The Commission rejects the claim of privilege with respect to the following documents:
(a)DTT.0001.0001.0358.eml;
(b)DTT.0001.0001.0364.eml;
(c)DTT.0001.0001.0724.mhtml;
(d)DTT.0001.0001.0730.eml;
(e)DTT.0001.0001.0766.mhtml;
(f)DTT.0001.0001.0795.mhtml;
(g)DTT.0001.0001.0911.mhtml;
(h)DTT.0001.0001.1924.mhtml;
(i)DTT.0001.0001.1965.mhtml;
(j)DTT.0001.0001.2014.mhtml; and
(k)DTT.0001.0001.2024.mhtml.
These documents will now be made available for inspection to the other parties to the proceedings.
VICE PRESIDENT
Appearances:
F Leoncio, of counsel, for the Australian Retailers Association, instructed by King & Wood Mallesons.
J Tierney, of counsel, for the Shop, Distributive and Allied Employees Association, instructed by A J Macken & Co.
J Cullinan for the Retail and Fast Food Workers Union.
Hearing details:
28 February 2025.
Sydney (remotely using Microsoft Teams).
[1] Fair Work Act 2009 (Cth), s 591.
[2] Daniels Corporation International Pty Ltd v Australian Competition & Consumer Commission [2002] HCA 49; (2002) 213 CLR 543 at [9]-[11] (Gleeson CJ, Gaudron, Gummow and Hayne JJ).
[3] Kirkman v DP World Melbourne Ltd[2015] FWCFB 3995 at [23]; Stephen v Seahill Enterprises Pty Ltd[2021] FWCFB 2623; (2021) 306 IR 140 at [61].
[4] INPEX Operations Australia Pty Ltd v AkzoNobel NV (No 2) [2024] FCA 815 at [43] (Banks-Smith J).

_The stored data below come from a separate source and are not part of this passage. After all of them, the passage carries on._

Context: an optimization exercise on an open-source flow, tuned for small area. The choices shown serve that exercise and are no tape-out recipe. Only simulation tests tie the RTL to the original design; equivalence was not proved. No activity file was given, so power comes from the tool's default toggle rates.

==> trial 8 <==
// letc_backend_top
module letc_backend_top (
    input  wire logic        clk,
    input  wire logic        rst_n,
    input  wire logic        m2_valid,
    input  wire logic [1:0]  m2_rd_src,
    input  wire logic [4:0]  m2_rd_idx,
    input  wire logic        m2_rd_we,
    input  wire logic [31:0] m2_alu_result,
    input  wire logic [31:0] m2_mem_rdata,
    input  wire logic [31:0] m2_csr_old_val,
    input  wire logic [11:0] m2_csr_idx,
    input  wire logic        m2_csr_wen,
    input  wire logic [31:0] m2_csr_new_val,
    input  wire logic        m2_sim_exit_req,
    input  wire logic        stall,
    input  wire logic        flush,
    input  wire logic [4:0]  rs1_idx,
    input  wire logic [4:0]  rs2_idx,
    output logic [31:0]      rs1_val,
    output logic [31:0]      rs2_val,
    input  wire logic [11:0] csr_rd_idx,
    output logic [31:0]      csr_rd_val,
    output logic             exit_req
);
    letc_core_backend backend (
        .clk             (clk),
        .rst_n           (rst_n),
        .m2_valid        (m2_valid),
        .m2_rd_src       (m2_rd_src),
        .m2_rd_idx       (m2_rd_idx),
        .m2_rd_we        (m2_rd_we),
        .m2_alu_result   (m2_alu_result),
        .m2_mem_rdata    (m2_mem_rdata),
        .m2_csr_old_val  (m2_csr_old_val),
        .m2_csr_idx      (m2_csr_idx),
        .m2_csr_wen      (m2_csr_wen),
        .m2_csr_new_val  (m2_csr_new_val),
        .m2_sim_exit_req (m2_sim_exit_req),
        .stall           (stall),
        .flush           (flush),
        .rs1_idx         (rs1_idx),
        .rs2_idx         (rs2_idx),
        .rs1_val         (rs1_val),
        .rs2_val         (rs2_val),
  ...
==> module letc_core_rf, before the edit <==
module letc_core_rf (
    input  wire logic        clk,
    input  wire logic        rst_n,
    input  wire logic        we,
    input  wire logic [4:0]  wr_idx,
    input  wire logic [31:0] wr_val_n,
    input  wire logic        byp_we,
    input  wire logic        ra_byp,
    input  wire logic        rb_byp,
    input  wire logic [4:0]  ra_idx,
    output logic [31:0]      ra_val,
    input  wire logic [4:0]  rb_idx,
    output logic [31:0]      rb_val
);
    logic [31:0][31:0] slot_n;
    logic [31:0] ra_sel_n;
    logic [31:0] rb_sel_n;
    logic [31:0] wbus_n;
    assign wbus_n = rst_n ? wr_val_n : 32'hffff_ffff;
    assign slot_n[0] = wr_val_n;
    logic [31:1] ld;
    letc_core_rf_wdec wdec (
        .rst_n (rst_n),
        .we    (we),
        .idx   (wr_idx),
        .ld    (ld)
    );
    for (genvar i = 1; i < 32; i++) begin : g_reg
        always_ff @(posedge clk) begin
            if (ld[i]) begin
                slot_n[i] <= wbus_n;
            end
        end
    end
    logic [31:1] shadow_n;
    letc_core_rf_bdec bdec (
        .we       (byp_we),
        .idx      (wr_idx),
        .shadow_n (shadow_n)
    );
    letc_core_rf_rdec rdec_a (
        .byp      (ra_byp),
        .shadow_n (shadow_n),
        .idx      (ra_idx),
        .sel_n    (ra_sel_n)
    );
    letc_core_rf_rdec rdec_b (
        .byp      (rb_byp),
        .shadow_n (shadow_n),
        .idx      (rb_idx),
        .sel_n    (rb_sel_n)
    );
    letc_core_rf_rdmux rdmux_a (
        .sel_n  (ra_sel_n),
        .data_n (slot_n),
        .val    (ra_val)
    );
    letc_core_rf_rdmux rdmux_b (
        .sel_n  (rb_sel_n),
        .data_n (slot_n),
        .val    (rb_val)
    );
endmodule
This design comes from an exercise in tuning for small area, a short achievable clock period and few clock cycles per item on the open sky130 flow, not from production work.
Only simulation tests tie the RTL to the original design; equivalence was not proved.
Power figures rest on the tool's default switching activity, not on a simulated workload.

== the previous run ==
==> module cooperative_task_timer_table, before the edit <==
module cooperative_task_timer_table #(
	parameter int MAX_TASKS = 8
) (
	input  logic        clk,
	input  logic        arst_n,
	input  logic        s_tvalid,
	output logic        s_tready,
	input  logic [47:0] s_tdata,   
	input  logic [1:0]  s_tuser,   
	output logic        m_tvalid,
	input  logic        m_tready,
	output logic [15:0] m_tdata,   
	output logic [0:0]  m_tuser,   
	output logic        m_tlast
);
	localparam int N    = MAX_TASKS;
	localparam int TW   = ctt_pkg::TASKW;
	localparam int CW   = ctt_pkg::CNTW;
	localparam int NB   = CW / 4;                         
	localparam int SW   = ctt_pkg::SLOTW;
	localparam int BW   = SW + TW + ctt_pkg::STATW + 2;   
	logic [N-1:0]         valid_q;
	logic [N-1:0]         run_q;
	logic [N-1:0][TW-1:0] tid_q;
	logic [N-1:0][CW-1:0] ndly_q;    
	logic [N-1:0][CW-1:0] per_q;
	logic                 disp_q;    
	logic                 m_v_q;
	logic [BW-1:0]        m_q;
	logic                 sk_v_q;
	logic [BW-1:0]        sk_q;
	logic                 nrdy_q;    
	logic                 out_free;   
	logic                 push;       
	logic                 disp_d;
	logic                 sk_v_d;
	logic                 acc;
	logic                 do_tick, do_add, do_del, do_disp;
	logic                 disp_go;
	logic [N-1:0]         due;
	logic [N-1:0]         add_sel;
	logic [N-1:0]         disp_sel;
	logic [N-1:0]         del_sel;
	logic [SW-1:0]        add_idx;
	logic [SW-1:0]        disp_idx;
	logic [TW-1:0]        disp_tid;
	logic                 any_free;
	logic                 any_due;
	logic                 more_due;
	logic [BW-1:0]        beat;
	assign out_free = !m_v_q || m_tready;
	assign s_tready = !nrdy_q;
	assign acc      = s_tvalid && !nrdy_q;
	assign do_tick  = acc && (s_tuser == 2'd0);
	assign do_add   = acc && (s_tuser == 2'd1);
	assign do_del   = acc && (s_tuser == 2'd2);
	assign do_disp  = acc && (s_tuser == 2'd3);
	assign disp_go  = do_disp || (disp_q && !sk_v_q);
	assign push     = acc || (disp_q && !sk_v_q);
	assign due      = valid_q & run_q;
	always_comb begin
		add_sel  = '0;
		disp_sel = '0;
		add_idx  = SW'(N);
		disp_idx = '0;
		disp_tid = '0;
		any_free = 1'b0;
		any_due  = 1'b0;
		more_due = 1'b0;
		for (int i = N - 1; i >= 0; i--) begin
			if (!valid_q[i]) begin
				add_sel  = '0;
				add_sel[i] = 1'b1;
				add_idx  = SW'(i);
				any_free = 1'b1;
			end
		end
		for (int i = N - 1; i >= 0; i--) begin
			if (due[i]) begin
				more_due = any_due;
				disp_sel = '0;
				disp_sel[i] = 1'b1;
				disp_idx = SW'(i);
				disp_tid = tid_q[i];
				any_due  = 1'b1;
			end
		end
	end
	always_comb begin
		del_sel = '0;
		del_sel[s_tdata[42:40]] = 1'b1;
	end
	always_comb begin
		beat = {1'b1, 1'b0, ctt_pkg::ST_OK, TW'(0), SW'(0)};
		if (disp_q || s_tuser == 2'd3) begin
			if (any_due) beat = {!more_due, 1'b1, ctt_pkg::ST_OK, disp_tid, disp_idx};
		end else if (s_tuser == 2'd1) begin
			beat = {1'b1, 1'b0, any_free ? ctt_pkg::ST_OK : ctt_pkg::ST_FULL, TW'(0), add_idx};
		end else if (s_tuser == 2'd2) begin
			beat = {1'b1, 1'b0, valid_q[s_tdata[42:40]] ? ctt_pkg::ST_OK : ctt_pkg::ST_EMPTY,
			        TW'(0), SW'(s_tdata[42:40])};
		end
	end
	for (genvar i = 0; i < N; i++) begin : g_slot
		logic [CW-1:0] dly;         
		logic          zero;        
		logic          load;        
		logic          t_rl;        
		logic          t_dec;       
		logic          keep;        
		logic [CW-1:0] bor;         
		logic [CW-1:0] nxt;         
		assign dly   = ~ndly_q[i];
		assign zero  = (dly == '0);
		assign load  = do_add && add_sel[i];
		assign t_rl  = do_tick && zero;
		assign t_dec = do_tick && !zero;
		assign keep  = !(t_rl || load);
		for (genvar j = 0; j < CW; j++) begin : g_bor
			assign bor[j] = (j == 0) ? 1'b1 : (dly[j > 0 ? j - 1 : 0 : 0] == '0);
		end
		assign nxt = dly ^ ({CW{t_dec}} & bor);
		always_ff @(posedge clk) begin
			ndly_q[i] <= ~(({CW{t_rl}} & per_q[i]) | ({CW{load}} & s_tdata[23:8]) |
			               ({CW{keep}} & nxt));
		end
		always_ff @(posedge clk or negedge arst_n) begin
			if (!arst_n) begin
				valid_q[i] <= 1'b0;
			end else if (load) begin
				valid_q[i] <= 1'b1;
			end else if ((do_del && del_sel[i]) || (disp_go && disp_sel[i] && per_q[i] == '0)) begin
				valid_q[i] <= 1'b0;
			end
		end
		always_ff @(posedge clk) begin
			if (t_rl) begin
				run_q[i] <= 1'b1;
			end
			if (load) begin
				tid_q[i] <= s_tdata[7:0];
				per_q[i] <= s_tdata[39:24];
				run_q[i] <= 1'b0;
			end
			if (disp_go && disp_sel[i]) begin
				run_q[i] <= 1'b0;
			end
		end
	end
	assign disp_d = disp_go ? more_due : disp_q;
	assign sk_v_d = !out_free && (sk_v_q || push);
	always_ff @(posedge clk or negedge arst_n) begin
		if (!arst_n) begin
			disp_q <= 1'b0;
			m_v_q  <= 1'b0;
			sk_v_q <= 1'b0;
			nrdy_q <= 1'b0;
		end else begin
			disp_q <= disp_d;
			if (out_free) begin
				m_v_q <= sk_v_q || push;
			end
			sk_v_q <= sk_v_d;
			nrdy_q <= disp_d || sk_v_d;
		end
	end
	always_ff @(posedge clk) begin
		m_q <= ({BW{out_free && sk_v_q}} & sk_q) | ({BW{out_free && !sk_v_q}} & beat) |
		       ({BW{!out_free}} & m_q);
		if (push) begin
			sk_q <= beat;
		end
	end
	assign m_tvalid   = m_v_q;
	assign m_tdata    = {2'b00, m_q[SW+TW+1:0]};
	assign m_tuser[0] = m_q[BW-2];
	assign m_tlast    = m_q[BW-1];
endmodule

[5] Glencore International AG v Commissioner of Taxation [2019] HCA 26; (2019) 265 CLR 646 at [21]-[22] (Kiefel CJ, Bell, Gageler, Keane, Nettle, Gordon and Edelman JJ).
[6] Ibid at [26]-[27].
[7] Ibid at [29].
[8] Bowker v DP World Melbourne Limited T/A DP World[2015] FWC 7887 at [6]; Stephen v Seahill Enterprises Pty Ltd[2021] FWCFB 2623; (2021) 306 IR 140 at [62].
[9] Evidence Act 1995 (Cth), s 4(1).
[10] Evidence Act 1995 (Cth), Dictionary.

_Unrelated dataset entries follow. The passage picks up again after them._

Source: an optimization exercise on an open RTL-to-GDS flow (aim: small area, a short achievable clock period and few clock cycles per item). Production flows keep margins and buffers that such runs may drop. The RTL was checked by simulation tests, not by an equivalence proof against the original design.

### design/flow/run.sh
#!/bin/bash
# synth_recipe.tcl (not shown) runs the flow's synth.tcl, then flattens the netlist and writes it again
# the make line also repeats each setting of config.mk as NAME=value (left out here)
make -C /OpenROAD-flow-scripts/flow DESIGN_CONFIG=/design/flow/config.mk WORK_HOME=/design/flow/orfs CLKGATE_MAP_FILE= SYNTH_SCRIPT=/design/flow/synth_recipe.tcl finish
### design/flow/config.mk
export PLATFORM = sky130hd
export DESIGN_NAME = modular_exponentiation
export DESIGN_NICKNAME = modular_exponentiation
export VERILOG_FILES = /design/flow/design.v
export SDC_FILE = /design/flow/constraint.sdc
export NUM_CORES = 4
export LEC_CHECK = 0
export CAP_MARGIN = 20
export CORE_MARGIN = 2
export CORE_UTILIZATION = 40
export SLEW_MARGIN = 20
### design/flow/constraint.sdc
create_clock -name core_clock -period 10.0 [get_ports {clock}]
set_input_delay 2.0000 -clock core_clock [delete_from_list [all_inputs] [get_ports {clock}]]
set_output_delay 2.0000 -clock core_clock [all_outputs]
set_load 0.01 [all_outputs]
### design/flow/design.v
package mexp_pkg;
   localparam int BASE_WIDTH     = 64;
   localparam int EXP_WIDTH      = 64;
   localparam int RESULT_WIDTH   = 32;
   localparam int CSR_DATA_WIDTH = 32;
   localparam int CSR_ADDR_WIDTH = 3;
   localparam int REQ_DATA_WIDTH = BASE_WIDTH + EXP_WIDTH;
   localparam logic REG_MODULUS = 1'b0;
   localparam logic [CSR_DATA_WIDTH-1:0] MODULUS_RESET = 32'd1000000007;
   localparam int DW = 35;
   localparam logic [2:0] S_IDLE = 3'd0;
   localparam logic [2:0] S_NORM = 3'd1;
   localparam logic [2:0] S_RUN  = 3'd2;
   localparam logic [2:0] S_CONV = 3'd3;
   localparam logic [2:0] S_FIN  = 3'd4;
   localparam logic [1:0] OP_RED = 2'd0;    
   localparam logic [1:0] OP_SQ  = 2'd1;    
   localparam logic [1:0] OP_MUL = 2'd2;    
endpackage
import mexp_pkg::*;
module mexp_mulmod (
   input  logic [DW-1:0] s_in,
   input  logic [DW-1:0] c_in,
   input  logic [32:0]   a,        
   input  logic          d_pos,
   input  logic          d_neg,
   input  logic [31:0]   m,        
   input  logic [3:0]    mc,       
   output logic [DW-1:0] s_out,
   output logic [DW-1:0] c_out
);
   logic [DW-1:0] s2, c2, a_ext, t, s1, c1, maj1, u, maj2;
   logic signed [5:0] est, mc6, negthr;
   logic          ge_mc, ge_2, lt_m2, lt_neg;
   always_comb begin
      s2    = {s_in[DW-2:0], 1'b0};
      c2    = {c_in[DW-2:0], 1'b0};
      a_ext = {{(DW-33){a[32]}}, a};
      t     = d_pos ? a_ext : (d_neg ? ~a_ext : '0);
      s1    = s2 ^ c2 ^ t;
      maj1  = (s2 & c2) | (s2 & t) | (c2 & t);
      c1    = {maj1[DW-2:0], d_neg};
      est    = s1[DW-1:DW-6] + c1[DW-1:DW-6];
      mc6    = {2'b00, mc};
      negthr = 6'd0 - mc6 - 6'd2;
      ge_mc  = est >= mc6;
      ge_2   = est >= 6'sd2;
      lt_m2  = est < -6'sd2;
      lt_neg = est < negthr;
      if (ge_mc)       u = ~{2'b00, m, 1'b0};
      else if (ge_2)   u = ~{3'b000, m};
      else if (lt_neg) u = {2'b00, m, 1'b0};
      else if (lt_m2)  u = {3'b000, m};
      else             u = '0;
      s_out = s1 ^ c1 ^ u;
      maj2  = (s1 & c1) | (s1 & u) | (c1 & u);
      c_out = {maj2[DW-2:0], ge_2};
   end
endmodule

[11] See also Interchase Corporations Ltd (in liq) v Grosvenor Hill (Queensland) Pty Ltd (No. 1) [1999] 1 Qd R 141 at 162 (Thomas J); New Cap Reinsurance Corporation Ltd (in liq) v Renaissance Reinsurance Ltd [2007] NSWSC 258 at [18] (White J).
[12] New Cap Reinsurance Corporation Ltd (in liq) v Renaissance Reinsurance Ltd [2007] NSWSC 258 at [20] (White J); Shea v TruEnergy Services Pty Ltd (No 5) [2013] FCA 937 at [29] (Dodds-Streeten J).
[13] New Cap Reinsurance Corporation Ltd (in liq) v Renaissance Reinsurance Ltd [2007] NSWSC 258 at [53] (White J).
[14] Watkins v State of Queensland [2007] QCA 430; [2008] 1 Qd R 564 at [55] (Keane JA).
[15] Ibid at [51].
[16] INPEX Operations Australia Pty Ltd v AkzoNobel NV (No 2) [2024] FCA 815 at [96]-[99] (Banks-Smith J).